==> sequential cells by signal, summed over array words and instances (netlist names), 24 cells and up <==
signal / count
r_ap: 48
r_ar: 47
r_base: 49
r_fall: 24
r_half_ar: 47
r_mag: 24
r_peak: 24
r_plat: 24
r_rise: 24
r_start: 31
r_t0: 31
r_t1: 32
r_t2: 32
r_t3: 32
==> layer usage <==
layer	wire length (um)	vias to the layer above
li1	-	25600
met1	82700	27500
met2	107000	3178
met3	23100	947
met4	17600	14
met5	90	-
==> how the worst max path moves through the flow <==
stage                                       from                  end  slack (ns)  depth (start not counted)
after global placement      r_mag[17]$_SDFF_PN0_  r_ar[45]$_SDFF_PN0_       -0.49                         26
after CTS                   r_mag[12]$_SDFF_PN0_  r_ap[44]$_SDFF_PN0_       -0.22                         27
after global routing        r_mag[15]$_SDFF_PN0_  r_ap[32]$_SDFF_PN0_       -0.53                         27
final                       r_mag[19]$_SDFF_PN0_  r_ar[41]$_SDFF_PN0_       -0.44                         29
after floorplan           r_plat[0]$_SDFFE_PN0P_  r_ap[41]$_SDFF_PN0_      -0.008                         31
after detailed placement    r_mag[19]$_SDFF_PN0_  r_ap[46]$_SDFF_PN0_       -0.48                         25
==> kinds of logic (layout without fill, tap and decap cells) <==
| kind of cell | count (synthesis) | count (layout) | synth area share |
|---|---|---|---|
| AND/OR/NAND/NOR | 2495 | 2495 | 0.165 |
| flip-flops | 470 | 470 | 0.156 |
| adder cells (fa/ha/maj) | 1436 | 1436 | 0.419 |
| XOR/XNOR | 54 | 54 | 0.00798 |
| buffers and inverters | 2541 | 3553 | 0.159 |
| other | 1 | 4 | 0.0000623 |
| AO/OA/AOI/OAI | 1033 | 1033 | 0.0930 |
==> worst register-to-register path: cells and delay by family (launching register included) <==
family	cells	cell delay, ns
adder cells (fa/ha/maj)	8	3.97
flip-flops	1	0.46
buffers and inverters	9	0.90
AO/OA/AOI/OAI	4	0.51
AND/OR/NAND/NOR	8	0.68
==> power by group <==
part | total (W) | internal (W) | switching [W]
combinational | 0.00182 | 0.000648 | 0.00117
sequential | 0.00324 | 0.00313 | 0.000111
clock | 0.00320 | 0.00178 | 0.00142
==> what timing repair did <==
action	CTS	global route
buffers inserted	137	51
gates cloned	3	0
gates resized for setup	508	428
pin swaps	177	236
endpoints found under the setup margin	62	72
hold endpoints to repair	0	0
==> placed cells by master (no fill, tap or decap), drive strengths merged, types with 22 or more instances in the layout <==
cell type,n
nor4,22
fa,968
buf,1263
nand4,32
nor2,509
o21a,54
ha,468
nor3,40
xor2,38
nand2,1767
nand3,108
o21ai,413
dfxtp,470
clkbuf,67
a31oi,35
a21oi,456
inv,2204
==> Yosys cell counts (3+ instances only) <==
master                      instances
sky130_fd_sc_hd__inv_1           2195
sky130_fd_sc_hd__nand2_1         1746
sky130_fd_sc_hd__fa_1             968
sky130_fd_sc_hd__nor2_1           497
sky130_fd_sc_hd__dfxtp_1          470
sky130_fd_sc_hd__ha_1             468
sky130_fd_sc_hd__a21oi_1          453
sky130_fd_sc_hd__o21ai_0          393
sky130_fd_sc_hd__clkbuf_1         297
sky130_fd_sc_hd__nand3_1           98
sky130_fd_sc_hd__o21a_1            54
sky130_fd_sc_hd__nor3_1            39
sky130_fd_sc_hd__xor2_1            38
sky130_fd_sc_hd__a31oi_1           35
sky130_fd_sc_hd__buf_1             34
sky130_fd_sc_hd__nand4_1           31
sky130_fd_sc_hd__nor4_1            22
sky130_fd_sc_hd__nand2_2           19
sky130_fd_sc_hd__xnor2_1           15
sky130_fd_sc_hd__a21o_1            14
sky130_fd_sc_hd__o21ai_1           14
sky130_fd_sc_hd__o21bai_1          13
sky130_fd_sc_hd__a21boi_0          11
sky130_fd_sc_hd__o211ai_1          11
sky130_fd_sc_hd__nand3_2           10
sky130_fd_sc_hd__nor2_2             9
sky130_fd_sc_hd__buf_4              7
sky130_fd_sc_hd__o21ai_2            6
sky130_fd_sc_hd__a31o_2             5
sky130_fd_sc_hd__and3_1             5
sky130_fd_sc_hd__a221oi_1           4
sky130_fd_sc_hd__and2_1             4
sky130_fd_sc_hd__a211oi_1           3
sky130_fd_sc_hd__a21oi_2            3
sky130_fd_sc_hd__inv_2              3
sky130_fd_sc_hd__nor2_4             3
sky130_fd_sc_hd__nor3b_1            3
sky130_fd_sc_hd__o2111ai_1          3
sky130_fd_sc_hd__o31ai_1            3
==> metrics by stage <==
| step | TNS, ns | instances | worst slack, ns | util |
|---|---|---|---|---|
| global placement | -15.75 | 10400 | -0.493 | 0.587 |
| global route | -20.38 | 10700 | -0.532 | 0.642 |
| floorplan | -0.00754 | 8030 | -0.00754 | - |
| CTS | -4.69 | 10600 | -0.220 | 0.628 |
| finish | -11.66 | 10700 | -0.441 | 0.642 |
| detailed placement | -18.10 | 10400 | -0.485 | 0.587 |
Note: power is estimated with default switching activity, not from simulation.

PROBLEM. Everything above must be retyped. Keep each record exactly the same.

OUTPUT.
==> sequential cells by signal, summed over array words and instances (netlist names), 24 cells and up <==
signal / count
r_ap: 48
r_ar: 47
r_base: 49
r_fall: 24
r_half_ar: 47
r_mag: 24
r_peak: 24
r_plat: 24
r_rise: 24
r_start: 31
r_t0: 31
r_t1: 32
r_t2: 32
r_t3: 32
==> layer usage <==
layer	wire length (um)	vias to the layer above
li1	-	25600
met1	82700	27500
met2	107000	3178
met3	23100	947
met4	17600	14
met5	90	-
==> how the worst max path moves through the flow <==
stage                                       from                  end  slack (ns)  depth (start not counted)
after global placement      r_mag[17]$_SDFF_PN0_  r_ar[45]$_SDFF_PN0_       -0.49                         26
after CTS                   r_mag[12]$_SDFF_PN0_  r_ap[44]$_SDFF_PN0_       -0.22                         27
after global routing        r_mag[15]$_SDFF_PN0_  r_ap[32]$_SDFF_PN0_       -0.53                         27
final                       r_mag[19]$_SDFF_PN0_  r_ar[41]$_SDFF_PN0_       -0.44                         29
after floorplan           r_plat[0]$_SDFFE_PN0P_  r_ap[41]$_SDFF_PN0_      -0.008                         31
after detailed placement    r_mag[19]$_SDFF_PN0_  r_ap[46]$_SDFF_PN0_       -0.48                         25
==> kinds of logic (layout without fill, tap and decap cells) <==
| kind of cell | count (synthesis) | count (layout) | synth area share |
|---|---|---|---|
| AND/OR/NAND/NOR | 2495 | 2495 | 0.165 |
| flip-flops | 470 | 470 | 0.156 |
| adder cells (fa/ha/maj) | 1436 | 1436 | 0.419 |
| XOR/XNOR | 54 | 54 | 0.00798 |
| buffers and inverters | 2541 | 3553 | 0.159 |
| other | 1 | 4 | 0.0000623 |
| AO/OA/AOI/OAI | 1033 | 1033 | 0.0930 |
==> worst register-to-register path: cells and delay by family (launching register included) <==
family	cells	cell delay, ns
adder cells (fa/ha/maj)	8	3.97
flip-flops	1	0.46
buffers and inverters	9	0.90
AO/OA/AOI/OAI	4	0.51
AND/OR/NAND/NOR	8	0.68
==> power by group <==
part | total (W) | internal (W) | switching [W]
combinational | 0.00182 | 0.000648 | 0.00117
sequential | 0.00324 | 0.00313 | 0.000111
clock | 0.00320 | 0.00178 | 0.00142
==> what timing repair did <==
action	CTS	global route
buffers inserted	137	51
gates cloned	3	0
gates resized for setup	508	428
pin swaps	177	236
endpoints found under the setup margin	62	72
hold endpoints to repair	0	0
==> placed cells by master (no fill, tap or decap), drive strengths merged, types with 22 or more instances in the layout <==
cell type,n
nor4,22
fa,968
buf,1263
nand4,32
nor2,509
o21a,54
ha,468
nor3,40
xor2,38
nand2,1767
nand3,108
o21ai,413
dfxtp,470
clkbuf,67
a31oi,35
a21oi,456
inv,2204
==> Yosys cell counts (3+ instances only) <==
master                      instances
sky130_fd_sc_hd__inv_1           2195
sky130_fd_sc_hd__nand2_1         1746
sky130_fd_sc_hd__fa_1             968
sky130_fd_sc_hd__nor2_1           497
sky130_fd_sc_hd__dfxtp_1          470
sky130_fd_sc_hd__ha_1             468
sky130_fd_sc_hd__a21oi_1          453
sky130_fd_sc_hd__o21ai_0          393
sky130_fd_sc_hd__clkbuf_1         297
sky130_fd_sc_hd__nand3_1           98
sky130_fd_sc_hd__o21a_1            54
sky130_fd_sc_hd__nor3_1            39
sky130_fd_sc_hd__xor2_1            38
sky130_fd_sc_hd__a31oi_1           35
sky130_fd_sc_hd__buf_1             34
sky130_fd_sc_hd__nand4_1           31
sky130_fd_sc_hd__nor4_1            22
sky130_fd_sc_hd__nand2_2           19
sky130_fd_sc_hd__xnor2_1           15
sky130_fd_sc_hd__a21o_1            14
sky130_fd_sc_hd__o21ai_1           14
sky130_fd_sc_hd__o21bai_1          13
sky130_fd_sc_hd__a21boi_0          11
sky130_fd_sc_hd__o211ai_1          11
sky130_fd_sc_hd__nand3_2           10
sky130_fd_sc_hd__nor2_2             9
sky130_fd_sc_hd__buf_4              7
sky130_fd_sc_hd__o21ai_2            6
sky130_fd_sc_hd__a31o_2             5
sky130_fd_sc_hd__and3_1             5
sky130_fd_sc_hd__a221oi_1           4
sky130_fd_sc_hd__and2_1             4
sky130_fd_sc_hd__a211oi_1           3
sky130_fd_sc_hd__a21oi_2            3
sky130_fd_sc_hd__inv_2              3
sky130_fd_sc_hd__nor2_4             3
sky130_fd_sc_hd__nor3b_1            3
sky130_fd_sc_hd__o2111ai_1          3
sky130_fd_sc_hd__o31ai_1            3
==> metrics by stage <==
| step | TNS, ns | instances | worst slack, ns | util |
|---|---|---|---|---|
| global placement | -15.75 | 10400 | -0.493 | 0.587 |
| global route | -20.38 | 10700 | -0.532 | 0.642 |
| floorplan | -0.00754 | 8030 | -0.00754 | - |
| CTS | -4.69 | 10600 | -0.220 | 0.628 |
| finish | -11.66 | 10700 | -0.441 | 0.642 |
| detailed placement | -18.10 | 10400 | -0.485 | 0.587 |
Note: power is estimated with default switching activity, not from simulation.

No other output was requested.